The Crandall Conglomerate crops out in the Clarks Fork of the Yellowstone River Valley in northwestern Wyoming, between the Beartooth Uplift and the Absaroka Mountains (Figure 1). The major tectonic event that has affected this area was the Laramide orogeny (Cretaceous through the early Eocene, 80-50 Ma) (Bown, 1982). As the Laramide orogeny stopped uplifting in the early middle Eocene (~50 Ma), Absaroka volcanism started to the northwest of the study area and continued towards the southeast (Bown, 1982). At the start of volcanism, the Heart Mountain Fault experienced great movement (see Schoenbohm, 1997, Beutner and Craven, 1996 for further description of the fault). The Heart Mountain Fault is a large, low-angle normal fault along which rocks were displaced many tens of kilometers. The Crandall Conglomerate is cut by this fault, and the direction of movement of the hanging wall of the fault is reflected in the displacement of the upper part of the conglomerate section incorporated into the hanging wall about 20 kilometers to the SE (Figure 1).
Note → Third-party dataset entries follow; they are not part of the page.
File: config.mk
export PLATFORM = sky130hd
export DESIGN_NAME = ccer_top
export DESIGN_NICKNAME = d
export VERILOG_FILES = /design/src/shared/ccer_pkg.sv /design/src/hw/ccer_top.sv
export SDC_FILE = /design/constraint.sdc
export NUM_CORES = 1
export LEC_CHECK = 0
export BUFFER_PORTS_ARGS = -buffer_cell sky130_fd_sc_hd__buf_4
export CAP_MARGIN = 10
export CELL_PAD_IN_SITES_DETAIL_PLACEMENT = 1
export CELL_PAD_IN_SITES_GLOBAL_PLACEMENT = 1
export CORE_ASPECT_RATIO = 1.4
export CORE_UTILIZATION = 40
export DETAILED_ROUTE_END_ITERATION = 8
export PLACE_DENSITY = 0.88
export SLEW_MARGIN = 40
export SYNTH_ARGS = -nofsm -noshare
export SYNTH_HDL_FRONTEND = slang
export SYNTH_SLANG_ARGS = --single-unit
File: constraint.sdc
create_clock -name clk_sys -period 4.6 [get_ports clk_sys]
set_input_delay 0.92 -clock clk_sys [delete_from_list [all_inputs] [get_ports clk_sys]]
set_output_delay 0.92 -clock clk_sys [all_outputs]
set_load 0.03 [all_outputs]
File: src/shared/ccer_pkg.sv
// constants and carrier types for counter channel event reporting
// assumes a 32-bit classic wishbone register bus, word-aligned registers
package ccer_pkg;

   localparam int CCER_NCHAN = 4;

   // register indices; byte address is four times the index
   localparam logic [7:0] IDX_CTRL      = 8'h00;
   localparam logic [7:0] IDX_EVT_EN    = 8'h01;
   localparam logic [7:0] IDX_ACK       = 8'h02;
   localparam logic [7:0] IDX_IRQ_STAT  = 8'h03;
   localparam logic [7:0] IDX_IRQ_CLR   = 8'h04;
   localparam logic [7:0] IDX_IRQ_EN    = 8'h05;
   localparam logic [7:0] IDX_PROC_SRC  = 8'h06;
   localparam logic [7:0] IDX_HISTORY   = 8'h07;
   localparam logic [7:0] IDX_PCAUSE_A  = 8'h08;
   localparam logic [7:0] IDX_PCAUSE_B  = 8'h09;
   localparam logic [7:0] IDX_PCAUSE_C  = 8'h0a;
   localparam logic [7:0] IDX_PCAUSE_D  = 8'h0b;
   localparam logic [7:0] IDX_DIAG_SRC  = 8'h16;
   localparam logic [7:0] IDX_DCAUSE_A  = 8'h18;
   localparam logic [7:0] IDX_DCAUSE_B  = 8'h1b;

   // control register fields
   localparam int CTRL_SEL_LSB     = 0;   // 2 bits interrupt selection
   localparam int CTRL_MODE_LSB    = 2;   // 2 bits per channel
   localparam int CTRL_PHND_BIT    = 10;  // process handler installed
   localparam int CTRL_DHND_BIT    = 11;  // diagnostic handler installed
   localparam int CTRL_W           = 12;
   localparam int EVT_EN_PER_CH    = 5;
   localparam int EVT_EN_W         = 20;

   // ack register bits
   localparam int ACK_PROC_BIT     = 0;
   localparam int ACK_DIAG_BIT     = 1;
   localparam int ACK_HALT_BIT     = 2;

   // interrupt status bits
   localparam int ST_PROC_BIT      = 0;
   localparam int ST_DIN_BIT       = 1;
   localparam int ST_DOUT_BIT      = 2;
   localparam int ST_LOST_BIT      = 3;
   localparam int ST_HALT_BIT      = 4;
   localparam int ST_W             = 5;

   // diagnostic byte field positions
   localparam int DA_FAULTY_BIT    = 0;
   localparam int DA_CFG_BIT       = 7;
   localparam int DB_LOST_BIT      = 6;

   // cause nibble positions inside a channel
   localparam int NB_GOPEN         = 0;
   localparam int NB_GCLOSE        = 1;
   localparam int NB_LIMIT         = 2;
   localparam int NB_FINISH        = 3;
   localparam int EDGE_BIT_OFS     = 16;  // counting edges live in bytes 10 and 11

   localparam logic [1:0] SEL_NONE = 2'h0;
   localparam logic [1:0] SEL_PROC = 2'h1;
   localparam logic [1:0] SEL_DIAG = 2'h2;
   localparam logic [1:0] SEL_BOTH = 2'h3;

   localparam logic [CTRL_W-1:0]   CTRL_RST   = 12'h000;
   localparam logic [EVT_EN_W-1:0] EVT_EN_RST = 20'h00000;

   typedef enum logic [1:0] {
      CCER_MODE_COUNT = 2'b00,
      CCER_MODE_FREQ  = 2'b01,
      CCER_MODE_PWM   = 2'b10,
      CCER_MODE_OFF   = 2'b11
   } ccer_mode_t;

   // one channel's event strobes, single-cycle pulses
   typedef struct packed {
      logic count_edge;   // counting edge seen
      logic finish;       // comparator response or end of measurement
      logic limit;        // overflow/underflow or frequency limit violation
      logic gate_close;   // hardware gate closing
      logic gate_open;    // hardware gate opening
   } ccer_chan_evt_t;

endpackage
Figure 1: Outcrops of the Crandall Conglomerate. Outcrops studied are Squaw Creek outcrop (SQ), North Crandall Creek outcrop (NCR), South Crandall Creek outcrop (SCR), and Beam Gulch outcrop (BG). Dotted box is the location of figure 2.
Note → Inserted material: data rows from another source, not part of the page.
[src/omb_defs.svh]
/*
 * Constants of the ordinary memory bus interface: area codes, access
 * size codes, line size and the software wait lookup.
 * Assumes little-endian byte lanes and a 32-bit physical address.
 */
`ifndef OMB_DEFS_SVH
`define OMB_DEFS_SVH

// Area field position in the physical address
`define OMB_AREA_HI    28
`define OMB_AREA_LO    26
`define OMB_AREA4      3'h4
`define OMB_AREA5      3'h5
`define OMB_AREA6      3'h6
// Card space split: low half memory card, high half I/O card
`define OMB_IO_BIT     25
`define OMB_ADDR_W     26

// Size and width codes; zero reads as longword
`define OMB_SZ_NONE    2'h0
`define OMB_SZ_BYTE    2'h1
`define OMB_SZ_WORD    2'h2
`define OMB_SZ_LONG    2'h3

// Cache line transfer
`define OMB_LINE_BYTES 5'h10
`define OMB_LINE_MASK  32'hFFFFFFF0

// Wait cycles by code {extra bit, field}: 0..10 plain, up to 38 for cards
`define OMB_WAIT_TAB   {6'h26, 6'h22, 6'h1E, 6'h1A, 6'h16, 6'h12, 6'h0E, 6'h0C, \
                        6'h0A, 6'h08, 6'h06, 6'h04, 6'h03, 6'h02, 6'h01, 6'h00}
`define OMB_CNT_ONE    6'h01
`define OMB_CNT_ZERO   6'h00

`endif

[src/omb_pkg.sv]
/*
 * Types of the ordinary memory bus interface.
 * Assumes nothing beyond the constants header.
 */
package omb_pkg;

    // Bus cycle states, one-hot
    typedef enum logic [5:0] {
        OMB_IDLE  = 6'h01,
        OMB_T1    = 6'h02,
        OMB_SETUP = 6'h04,
        OMB_WAIT  = 6'h08,
        OMB_T2    = 6'h10,
        OMB_HOLD  = 6'h20
    } omb_state_t;

endpackage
The age of the Crandall can be constrained by considering what could cause the incision of a paleovalley and then subsequent deposition. Incision is caused by many mechanisms: tectonic events, large scale flooding events, climatic change, (French, 1987) and changes in base level (Maizels, 1983). These factors can affect each other, but tectonic activity tends to be the overriding factor, for it can affect all of the others. The conglomerate is younger than 350 ma because the youngest clasts in the conglomerate are Mississippian in age (Pierce, 1973). Only one tectonic episode that affected this area after 350 Ma, the Laramide Orogeny, had enough influence to initiate stream incision and clastic deposition (Ed Beutner, personal communication).
The volcanic rocks exposed in the study area are Absaroka volcanics. However, no volcanic clasts are observed in the conglomerate, therefore the conglomerate must be older than the Absarokas. This, combined with the Laramide orogenic episode, places the age of the Crandall between the start of the Paleocene and the end of the early Eocene (or 66 to 50 Ma). In addition, the conglomerate shows similarity to many "fanglomerates" located throughout Idaho, Montana, and Wyoming. These conglomerates are all related to Laramide tectonic activity and Absaroka volcanism and have been dated to the early-mid Eocene (Fields, et al., 1985).
Past interpretations of the Crandall Conglomerate have been intimately connected with models for Heart Mountain Faulting and explanations of the origin of the Blacktail Fold, a fold-thrust in the limestone underneath the Crandall Conglomerate (Figure 2). The purpose of my study is to understand the Crandall Conglomerate as a sedimentary unit apart from its connection to these structural features. This deposit is also the only one in the Clarks Fork Valley that represents its age in the stratigraphy. Understanding the signature of climatic and tectonic events in the conglomerate gives a better picture of these mountains as they were forming.
Figure 2: Footwall outcrops and the Blacktail Fold-thrust. Note the emplacement of the Crandall outcrops asymmetrically to the NE of the Blacktail Fold-thrust. Rose diagram of clast imbrication shows paleoflow direction to the east (number of measurments=55, circle=13%).
The investigation was limited to the sedimentology and stratigraphy of three outcrops in the footwall and one in the hanging wall of the Heart Mountain Fault (Figure 1). Lab work consisted of thin section analysis of selected samples from these outcrops and paleoflow analysis using cobble imbrication data collected in the field. The footwall outcrops give a clear picture of the conglomerate in situ, though not the total picture, because the hanging wall exposures contain finer sediments overall (more sandstone and gravel) than the footwall exposures (Pierce, 1973). This difference in the stratigraphy could reflect changes in the environment through time.